==== DATA

===== src/serial_port_pkg.sv =====
package serial_port_pkg;
    localparam logic [7:0] SERIAL_CONTROL_ADDR  = 8'h98;
    localparam logic [7:0] SERIAL_BUFFER_ADDR   = 8'h99;
    localparam logic [7:0] SERIAL_CONTROL_RESET = 8'h00;
    localparam logic [7:0] BUFFER_RESET         = 8'h00;
    localparam int CTL_MODE_HI = 7;
    localparam int CTL_MODE_LO = 6;
    localparam int CTL_SPEED   = 5;
    localparam int CTL_REN     = 4;
    localparam int CTL_RB8     = 2;
    localparam int CTL_TI      = 1;
    localparam int CTL_RI      = 0;
    localparam logic [3:0] M0_SLOW_DIV   = 4'hC;
    localparam logic [3:0] M0_FAST_DIV   = 4'h4;
    localparam logic [3:0] T1_SLOW_PRE   = 4'hC;
    localparam logic [3:0] T1_FAST_PRE   = 4'h4;
    localparam logic [2:0] MACHINE_CLKS  = 3'h4;
    localparam logic [3:0] OVERSAMPLE_LAST = 4'hF;
    localparam logic [3:0] SAMPLE_A      = 4'h7;
    localparam logic [3:0] SAMPLE_C      = 4'h9;
    localparam logic [3:0] DATA_LAST_BIT = 4'h7;
    localparam logic [3:0] FRAME_LAST_BIT = 4'h9;
    localparam logic [15:0] T2_MAX       = 16'hFFFF;
    localparam int DATA_W     = 8;
    localparam int FIFO_DEPTH = 4;

    typedef struct packed {
        logic [7:0] addr;
        logic       wr;
        logic       rd;
        logic [7:0] wdata;
    } sfr_req_s;

    typedef struct packed {
        logic       t1_overflow;
        logic       baud_doubler;
        logic       timer1_fast_clock_select;
        logic       tx_timer2_select;
        logic       rx_timer2_select;
        logic       timer2_run;
        logic [7:0] reload_high_byte;
        logic [7:0] reload_low_byte;
    } baud_ctl_s;

    typedef enum logic [3:0] {TX_IDLE = 4'b0001, TX_M0 = 4'b0010, TX_WAIT = 4'b0100, TX_M1 = 4'b1000} tx_state_e;
    typedef enum logic [3:0] {RX_IDLE = 4'b0001, RX_M0 = 4'b0010, RX_WAIT = 4'b0100, RX_M1 = 4'b1000} rx_state_e;
endpackage


===== src/serial_port.sv =====
`timescale 1ns/1ps
module byte_fifo #(
    parameter int WIDTH = 8,
    parameter int DEPTH = 4
) (
    input  wire logic             clock,
    input  wire logic             rst_n,
    input  wire logic             in_valid,
    output logic                  in_ready,
    input  wire logic [WIDTH-1:0] in_data,
    output logic                  out_valid,
    input  wire logic             out_ready,
    output logic      [WIDTH-1:0] out_data
);
    localparam int AW = $clog2(DEPTH);
    logic [WIDTH-1:0] mem [DEPTH];
    logic [AW-1:0]    wptr_reg;
    logic [AW-1:0]    rptr_reg;
    logic [AW:0]      count_reg;
    logic             push;
    logic             pop;

    assign in_ready  = (count_reg != (AW+1)'(DEPTH));
    assign out_valid = (count_reg != '0);
    assign out_data  = mem[rptr_reg];
    assign push      = in_valid && in_ready;
    assign pop       = out_valid && out_ready;

    always_ff @(posedge clock) begin
        if (push) begin
            mem[wptr_reg] <= in_data;
        end
    end

    always_ff @(posedge clock or negedge rst_n) begin
        if (!rst_n) begin
            wptr_reg  <= '0;
            rptr_reg  <= '0;
            count_reg <= '0;
        end else begin
            wptr_reg  <= push ? wptr_reg + 1'b1 : wptr_reg;
            rptr_reg  <= pop ? rptr_reg + 1'b1 : rptr_reg;
            count_reg <= count_reg + (AW+1)'(push) - (AW+1)'(pop);
        end
    end
endmodule // byte_fifo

========

From the data above, copy each line with the string "output" in it.

    output logic                  in_ready,
    output logic                  out_valid,
    output logic      [WIDTH-1:0] out_data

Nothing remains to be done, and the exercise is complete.